Der schwedische Metall- und Recyclingkonzern Stena Metall hat die Aktivitäten seiner Tochtergesellschaft Halosep zum Recycling von Flugasche mit Wirkung zum 1. Januar 2025 eingestellt. Das gab das Unternehmen gestern in einer Pressemitteilung bekannt. Die Entscheidung sei das Ergebnis einer strategischen Überprüfung und Marktanalyse.

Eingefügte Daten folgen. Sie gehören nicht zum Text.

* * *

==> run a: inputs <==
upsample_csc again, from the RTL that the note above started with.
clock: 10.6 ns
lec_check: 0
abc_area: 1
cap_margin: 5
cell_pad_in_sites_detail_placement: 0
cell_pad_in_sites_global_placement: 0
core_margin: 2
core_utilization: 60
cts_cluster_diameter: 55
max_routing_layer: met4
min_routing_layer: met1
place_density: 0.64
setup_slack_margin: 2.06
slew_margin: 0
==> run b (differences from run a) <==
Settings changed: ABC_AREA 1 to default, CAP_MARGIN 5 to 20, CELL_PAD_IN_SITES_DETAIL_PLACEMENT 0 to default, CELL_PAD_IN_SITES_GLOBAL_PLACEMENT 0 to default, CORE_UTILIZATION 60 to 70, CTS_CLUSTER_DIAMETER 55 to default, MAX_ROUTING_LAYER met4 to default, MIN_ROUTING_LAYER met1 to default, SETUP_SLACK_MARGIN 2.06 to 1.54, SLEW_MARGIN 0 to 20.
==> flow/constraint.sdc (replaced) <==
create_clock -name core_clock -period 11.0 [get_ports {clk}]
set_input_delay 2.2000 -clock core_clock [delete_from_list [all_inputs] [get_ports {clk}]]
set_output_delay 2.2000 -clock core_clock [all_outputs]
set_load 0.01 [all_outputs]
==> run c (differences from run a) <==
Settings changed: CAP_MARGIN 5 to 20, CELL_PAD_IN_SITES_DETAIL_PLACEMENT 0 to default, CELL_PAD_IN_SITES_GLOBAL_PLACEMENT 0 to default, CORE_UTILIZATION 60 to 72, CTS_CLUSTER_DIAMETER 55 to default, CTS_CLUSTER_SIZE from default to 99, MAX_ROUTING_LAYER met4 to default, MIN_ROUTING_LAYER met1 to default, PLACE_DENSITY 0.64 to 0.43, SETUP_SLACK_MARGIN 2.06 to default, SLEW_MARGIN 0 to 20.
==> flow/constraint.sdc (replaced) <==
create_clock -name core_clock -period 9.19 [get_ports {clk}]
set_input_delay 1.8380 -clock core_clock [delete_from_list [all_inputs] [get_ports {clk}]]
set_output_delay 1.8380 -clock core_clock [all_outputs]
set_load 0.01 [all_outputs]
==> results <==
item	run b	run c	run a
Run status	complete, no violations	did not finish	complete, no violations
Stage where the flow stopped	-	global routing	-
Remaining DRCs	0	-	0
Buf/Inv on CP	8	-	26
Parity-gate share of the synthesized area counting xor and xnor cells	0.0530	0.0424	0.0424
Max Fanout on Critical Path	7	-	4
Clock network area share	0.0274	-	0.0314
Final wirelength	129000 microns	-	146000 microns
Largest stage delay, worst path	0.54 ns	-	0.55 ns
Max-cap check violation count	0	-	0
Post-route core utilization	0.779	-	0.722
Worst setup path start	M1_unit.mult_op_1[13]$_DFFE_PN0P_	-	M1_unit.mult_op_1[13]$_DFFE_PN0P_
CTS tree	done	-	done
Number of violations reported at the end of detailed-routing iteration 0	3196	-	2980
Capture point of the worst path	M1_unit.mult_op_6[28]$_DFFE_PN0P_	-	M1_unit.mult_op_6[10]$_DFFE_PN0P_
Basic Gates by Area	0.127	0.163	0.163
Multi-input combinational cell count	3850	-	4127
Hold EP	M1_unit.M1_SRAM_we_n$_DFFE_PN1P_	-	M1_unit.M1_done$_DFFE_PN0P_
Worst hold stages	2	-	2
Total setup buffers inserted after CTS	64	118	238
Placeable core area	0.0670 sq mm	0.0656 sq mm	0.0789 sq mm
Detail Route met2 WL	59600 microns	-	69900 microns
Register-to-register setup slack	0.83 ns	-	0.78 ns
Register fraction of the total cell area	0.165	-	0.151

Stena Metall hatte Ende 2020 gemeinsam mit dem dänischen Entsorger Vestforbraending bei Kopenhagen eine erste Halosep-Demonstrationsanlage mit einer jährlichen Behandlungskapazität von 13.000 Tonnen in Betrieb genommen. Die patentierte Technologie ermöglicht es, gefährliche Abfälle aus der Rauchgasreinigung von Müllverbrennungsanlage, wie Flugasche und Wäscherflüssigkeit, in wertvolle Ressourcen wie Metalle, Mineralien, Gips und spezielle Salze umzuwandeln. Gleichzeitig wird die Umweltbelastung erheblich reduziert, da die Deponierung solcher Abfälle minimiert wird.

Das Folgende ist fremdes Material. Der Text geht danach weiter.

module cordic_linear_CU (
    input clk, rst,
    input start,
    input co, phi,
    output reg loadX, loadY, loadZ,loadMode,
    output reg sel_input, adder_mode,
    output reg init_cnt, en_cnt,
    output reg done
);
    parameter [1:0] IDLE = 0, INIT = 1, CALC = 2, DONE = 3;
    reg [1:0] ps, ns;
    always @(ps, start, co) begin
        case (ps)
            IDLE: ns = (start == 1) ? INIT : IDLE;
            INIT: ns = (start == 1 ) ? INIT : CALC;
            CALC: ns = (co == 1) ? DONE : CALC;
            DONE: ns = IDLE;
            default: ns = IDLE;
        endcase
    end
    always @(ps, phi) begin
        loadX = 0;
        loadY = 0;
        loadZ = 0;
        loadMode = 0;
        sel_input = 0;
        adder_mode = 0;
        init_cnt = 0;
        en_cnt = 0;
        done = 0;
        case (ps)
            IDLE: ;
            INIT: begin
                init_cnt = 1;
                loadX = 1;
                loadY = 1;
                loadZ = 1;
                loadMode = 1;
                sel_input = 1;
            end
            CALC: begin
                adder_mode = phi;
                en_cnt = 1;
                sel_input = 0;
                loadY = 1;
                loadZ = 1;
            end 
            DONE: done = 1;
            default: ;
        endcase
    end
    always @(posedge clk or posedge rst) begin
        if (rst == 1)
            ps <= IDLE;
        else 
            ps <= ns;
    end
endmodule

Trotz der vielversprechenden Technologie begründet Stena Metall die Beendigung der Halosep-Aktivitäten mit unsicheren Marktbedingungen für behandelte Flugasche. Man gehe jedoch davon aus, dass der Bedarf an nachhaltigen industriellen Lösungen in Zukunft steigen wird, erklärte Fredrik Overgaard, Forschungs- und Entwicklungsdirektor bei Stena Metall. Das Unternehmen will daher das Know-how und die Technologie von Halosep in der F&E-Abteilung behalten, um bei einer zukünftig besseren Marktlage wieder darauf zurückzugreifen. Wenn der Markt bereit sei, könne Stena Metall dann eine praktikable Lösung anbieten.
Die Demonstrationsanlage bei Kopenhagen, die sich im Besitz von Vestforbraending befindet, ist weiterhin in Betrieb.

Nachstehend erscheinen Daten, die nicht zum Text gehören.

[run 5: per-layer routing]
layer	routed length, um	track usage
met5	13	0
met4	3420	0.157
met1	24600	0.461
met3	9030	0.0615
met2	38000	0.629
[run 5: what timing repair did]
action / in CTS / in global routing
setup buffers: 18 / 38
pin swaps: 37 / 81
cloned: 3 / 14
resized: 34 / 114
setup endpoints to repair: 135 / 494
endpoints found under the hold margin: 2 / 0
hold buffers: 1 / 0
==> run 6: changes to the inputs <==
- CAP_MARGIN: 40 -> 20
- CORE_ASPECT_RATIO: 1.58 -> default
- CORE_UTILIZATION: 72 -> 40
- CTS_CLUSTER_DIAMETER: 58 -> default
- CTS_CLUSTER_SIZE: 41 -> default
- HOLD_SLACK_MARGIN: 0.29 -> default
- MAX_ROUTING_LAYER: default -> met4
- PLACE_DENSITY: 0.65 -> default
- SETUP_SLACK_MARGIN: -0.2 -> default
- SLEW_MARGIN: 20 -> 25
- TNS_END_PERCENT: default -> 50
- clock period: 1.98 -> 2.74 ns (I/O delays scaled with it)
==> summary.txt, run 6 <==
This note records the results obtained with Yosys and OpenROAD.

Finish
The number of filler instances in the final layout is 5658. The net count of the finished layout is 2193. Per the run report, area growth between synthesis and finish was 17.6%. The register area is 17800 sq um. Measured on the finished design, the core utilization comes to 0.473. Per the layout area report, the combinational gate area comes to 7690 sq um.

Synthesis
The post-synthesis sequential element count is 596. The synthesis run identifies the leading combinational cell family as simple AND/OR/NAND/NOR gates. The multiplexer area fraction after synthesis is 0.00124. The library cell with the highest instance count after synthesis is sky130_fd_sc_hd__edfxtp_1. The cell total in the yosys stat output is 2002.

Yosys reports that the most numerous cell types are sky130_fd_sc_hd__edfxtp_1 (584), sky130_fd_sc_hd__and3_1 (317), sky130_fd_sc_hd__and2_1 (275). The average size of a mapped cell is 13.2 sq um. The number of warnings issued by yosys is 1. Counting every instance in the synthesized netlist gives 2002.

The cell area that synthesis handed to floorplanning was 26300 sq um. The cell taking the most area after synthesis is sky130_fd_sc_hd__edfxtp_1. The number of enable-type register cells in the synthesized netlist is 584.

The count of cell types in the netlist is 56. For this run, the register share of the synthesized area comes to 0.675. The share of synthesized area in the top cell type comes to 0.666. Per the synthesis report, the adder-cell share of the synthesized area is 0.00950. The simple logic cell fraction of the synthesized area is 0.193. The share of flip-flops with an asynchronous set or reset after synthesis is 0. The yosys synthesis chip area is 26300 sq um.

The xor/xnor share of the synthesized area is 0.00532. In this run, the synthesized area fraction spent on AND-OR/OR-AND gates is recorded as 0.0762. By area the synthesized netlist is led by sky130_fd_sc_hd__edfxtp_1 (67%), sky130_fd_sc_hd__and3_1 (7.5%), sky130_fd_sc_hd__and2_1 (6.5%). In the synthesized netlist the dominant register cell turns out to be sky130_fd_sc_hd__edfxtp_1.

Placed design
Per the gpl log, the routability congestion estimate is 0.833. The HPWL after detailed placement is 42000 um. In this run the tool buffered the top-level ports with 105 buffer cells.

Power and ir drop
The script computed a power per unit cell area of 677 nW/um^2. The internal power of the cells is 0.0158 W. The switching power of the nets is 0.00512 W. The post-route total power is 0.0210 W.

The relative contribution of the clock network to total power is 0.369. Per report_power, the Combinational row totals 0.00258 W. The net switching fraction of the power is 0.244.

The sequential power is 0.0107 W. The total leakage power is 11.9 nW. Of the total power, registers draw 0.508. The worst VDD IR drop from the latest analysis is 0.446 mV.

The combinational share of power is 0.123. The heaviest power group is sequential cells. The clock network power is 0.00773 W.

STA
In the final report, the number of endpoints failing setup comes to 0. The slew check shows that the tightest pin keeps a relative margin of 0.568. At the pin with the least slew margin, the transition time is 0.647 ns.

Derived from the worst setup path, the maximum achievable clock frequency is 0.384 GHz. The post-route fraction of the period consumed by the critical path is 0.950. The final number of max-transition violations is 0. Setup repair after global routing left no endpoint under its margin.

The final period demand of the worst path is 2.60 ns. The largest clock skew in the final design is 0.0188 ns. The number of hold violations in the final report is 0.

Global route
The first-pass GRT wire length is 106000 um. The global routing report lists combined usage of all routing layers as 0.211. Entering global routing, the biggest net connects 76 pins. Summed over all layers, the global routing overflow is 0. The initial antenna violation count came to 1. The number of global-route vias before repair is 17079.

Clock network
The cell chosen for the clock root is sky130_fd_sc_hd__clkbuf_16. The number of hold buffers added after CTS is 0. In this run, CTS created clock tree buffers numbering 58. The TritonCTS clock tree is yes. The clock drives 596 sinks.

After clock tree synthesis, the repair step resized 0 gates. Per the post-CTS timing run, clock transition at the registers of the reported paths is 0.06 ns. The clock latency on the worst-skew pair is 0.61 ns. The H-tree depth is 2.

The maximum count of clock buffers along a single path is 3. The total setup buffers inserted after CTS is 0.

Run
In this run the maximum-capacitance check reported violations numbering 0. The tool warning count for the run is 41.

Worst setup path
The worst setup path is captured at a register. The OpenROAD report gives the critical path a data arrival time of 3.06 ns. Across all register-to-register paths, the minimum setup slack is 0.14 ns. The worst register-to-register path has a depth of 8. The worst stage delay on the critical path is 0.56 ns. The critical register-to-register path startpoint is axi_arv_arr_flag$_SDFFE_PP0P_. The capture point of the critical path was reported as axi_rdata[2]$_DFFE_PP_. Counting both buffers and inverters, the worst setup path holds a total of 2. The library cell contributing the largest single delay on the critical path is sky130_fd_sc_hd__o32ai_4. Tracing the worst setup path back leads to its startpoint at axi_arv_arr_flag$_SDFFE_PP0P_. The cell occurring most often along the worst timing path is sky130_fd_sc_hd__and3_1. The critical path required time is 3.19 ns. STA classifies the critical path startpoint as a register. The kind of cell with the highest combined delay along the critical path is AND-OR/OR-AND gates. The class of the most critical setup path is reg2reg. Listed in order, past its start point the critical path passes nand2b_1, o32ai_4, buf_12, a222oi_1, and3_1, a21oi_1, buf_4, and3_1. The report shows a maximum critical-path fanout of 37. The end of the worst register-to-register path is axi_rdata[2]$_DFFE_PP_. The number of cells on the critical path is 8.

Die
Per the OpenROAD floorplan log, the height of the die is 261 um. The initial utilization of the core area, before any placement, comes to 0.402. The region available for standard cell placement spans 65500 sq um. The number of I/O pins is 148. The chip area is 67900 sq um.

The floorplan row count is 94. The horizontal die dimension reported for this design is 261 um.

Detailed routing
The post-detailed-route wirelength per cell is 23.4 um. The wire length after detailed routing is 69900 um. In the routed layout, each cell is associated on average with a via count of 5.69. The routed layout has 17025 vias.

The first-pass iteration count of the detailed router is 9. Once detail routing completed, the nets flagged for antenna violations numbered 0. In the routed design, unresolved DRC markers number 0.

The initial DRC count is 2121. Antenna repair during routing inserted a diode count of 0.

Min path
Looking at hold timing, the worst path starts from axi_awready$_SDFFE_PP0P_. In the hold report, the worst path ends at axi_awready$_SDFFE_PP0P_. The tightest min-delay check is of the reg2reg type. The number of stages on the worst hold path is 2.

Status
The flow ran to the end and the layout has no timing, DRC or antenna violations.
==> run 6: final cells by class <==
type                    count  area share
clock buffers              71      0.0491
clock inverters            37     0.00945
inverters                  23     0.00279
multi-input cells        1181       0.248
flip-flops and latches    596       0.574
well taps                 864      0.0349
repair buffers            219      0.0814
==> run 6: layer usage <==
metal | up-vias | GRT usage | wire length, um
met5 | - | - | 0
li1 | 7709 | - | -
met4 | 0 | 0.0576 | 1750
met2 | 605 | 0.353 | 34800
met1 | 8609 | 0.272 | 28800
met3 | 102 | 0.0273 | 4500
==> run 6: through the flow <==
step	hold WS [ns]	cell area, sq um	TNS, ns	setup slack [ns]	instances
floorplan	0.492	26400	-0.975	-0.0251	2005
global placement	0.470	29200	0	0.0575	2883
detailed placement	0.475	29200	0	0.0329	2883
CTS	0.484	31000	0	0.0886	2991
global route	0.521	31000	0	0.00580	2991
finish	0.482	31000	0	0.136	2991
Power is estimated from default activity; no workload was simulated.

Korrektur 13.01.2025: In einer früheren Version dieses Artikels hieß es, dass Stena Metall die Halosep-Anlage bei Kopenhagen schließt. Dies ist nicht der Fall. Beendet wurden nur die Aktivitäten der Firma Halosep AB, deren Geschäftszweck es ist, Halosep-Anlagen an andere WtE-Anlagen zu verkaufen. Die beim Entsorger Vestforbraending installierte Demonstrationsanlage ist weiterhin in Betrieb.